◆ **Work required**
From the entries below, count every line that contains the word "CbdWidth". Please give the number and nothing else.

(Dataset entries)
"""

<file path="config.mk">
export PLATFORM = sky130hd
export DESIGN_NAME = cbd8_reload
export DESIGN_NICKNAME = d
export VERILOG_FILES = /design/src/rtl/cbd_pkg.sv /design/src/rtl/cbd8_reload.sv
export SDC_FILE = /design/constraint.sdc
export NUM_CORES = 1
export LEC_CHECK = 0
export ABC_AREA = 1
export CAP_MARGIN = 30
export CORE_AREA = 2 2 69 45
export CTS_CLUSTER_DIAMETER = 200
export CTS_CLUSTER_SIZE = 40
export DETAILED_ROUTE_END_ITERATION = 8
export DIE_AREA = 0 0 71 47
export DONT_BUFFER_PORTS = 1
export GPL_TIMING_DRIVEN = 1
export PLACE_DENSITY = 0.47
export SYNTH_ARGS = -nofsm -noshare
export SYNTH_HDL_FRONTEND = slang
export SYNTH_SLANG_ARGS = --single-unit
</file>
<file path="constraint.sdc">
create_clock -name i_clk -period 1.2 [get_ports i_clk]
set_input_delay 0.24 -clock i_clk [delete_from_list [all_inputs] [get_ports i_clk]]
set_output_delay 0.24 -clock i_clk [all_outputs]
set_load 0.01 [all_outputs]
</file>
<file path="src/rtl/cbd_pkg.sv">
// Shared definitions for the cbd down-counter family: state encoding, default width
// and the all-ones preset value.
package cbd_pkg;

  localparam int unsigned CbdWidth = 8;
  localparam logic [CbdWidth-1:0] CbdOnes = '1;

  typedef enum logic {
    StRun,
    StHold
  } cbd_state_e;

endpackage

</file>
<file path="src/rtl/cbd8_reload.sv">
// Cascadable synchronous down counter with borrow chaining, load, preset and one-shot hold.
// Optional reload register and AR input are enabled by defining CBD_RELOAD_EN.
module cbd8_reload
  import cbd_pkg::*;
#(
  parameter int unsigned WIDTH = CbdWidth
) (
  input  logic             i_clk,
  input  logic             i_cs,
  input  logic             i_sp,
  input  logic             i_ld,
  input  logic [WIDTH-1:0] i_d,
  input  logic             i_en,
  input  logic             i_bi,
`ifdef CBD_RELOAD_EN
  input  logic             i_ar,
`endif
  input  logic             i_os,
  output logic [WIDTH-1:0] o_q,
  output logic             o_bo,
  output logic             o_tcp,
  output logic             o_hld
);

  localparam logic [WIDTH-1:0] Ones = '1;

  logic [WIDTH-1:0] r_q;
  logic             r_tcp;
  cbd_state_e       r_state;
`ifdef CBD_RELOAD_EN
  logic [WIDTH-1:0] r_rld;
`endif

  logic w_dec;
  logic w_zero;
  logic w_uf;

  // Kept to a single AND level so a four-stage borrow ripple stays short.
  assign w_dec  = i_en & i_bi & (r_state == StRun);
  assign w_zero = (r_q == '0);
  assign w_uf   = w_dec & w_zero;

  always_ff @(posedge i_clk) begin
    if (i_cs) begin
      r_q     <= '0;
      r_tcp   <= 1'b0;
      r_state <= StRun;
`ifdef CBD_RELOAD_EN
      r_rld   <= '0;
`endif
    end else begin
      r_tcp <= w_uf;
      if (i_sp) begin
        r_q     <= Ones;
        r_state <= StRun;
      end else if (i_ld) begin
        r_q     <= i_d;
        r_state <= StRun;
`ifdef CBD_RELOAD_EN
        r_rld   <= i_d;
`endif
      end else if (w_dec) begin
        if (!w_zero) begin
          r_q <= r_q - WIDTH'(1);
`ifdef CBD_RELOAD_EN
        end else if (i_ar) begin
          r_q <= r_rld;
`endif
        end else if (i_os) begin
          r_state <= StHold;
        end else begin
          r_q <= Ones;
        end
      end
    end
  end

  assign o_q   = r_q;
  assign o_bo  = w_uf;
  assign o_tcp = r_tcp;
  assign o_hld = (r_state == StHold);

endmodule

</file>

"""

◆ **Answer to the exercise**
3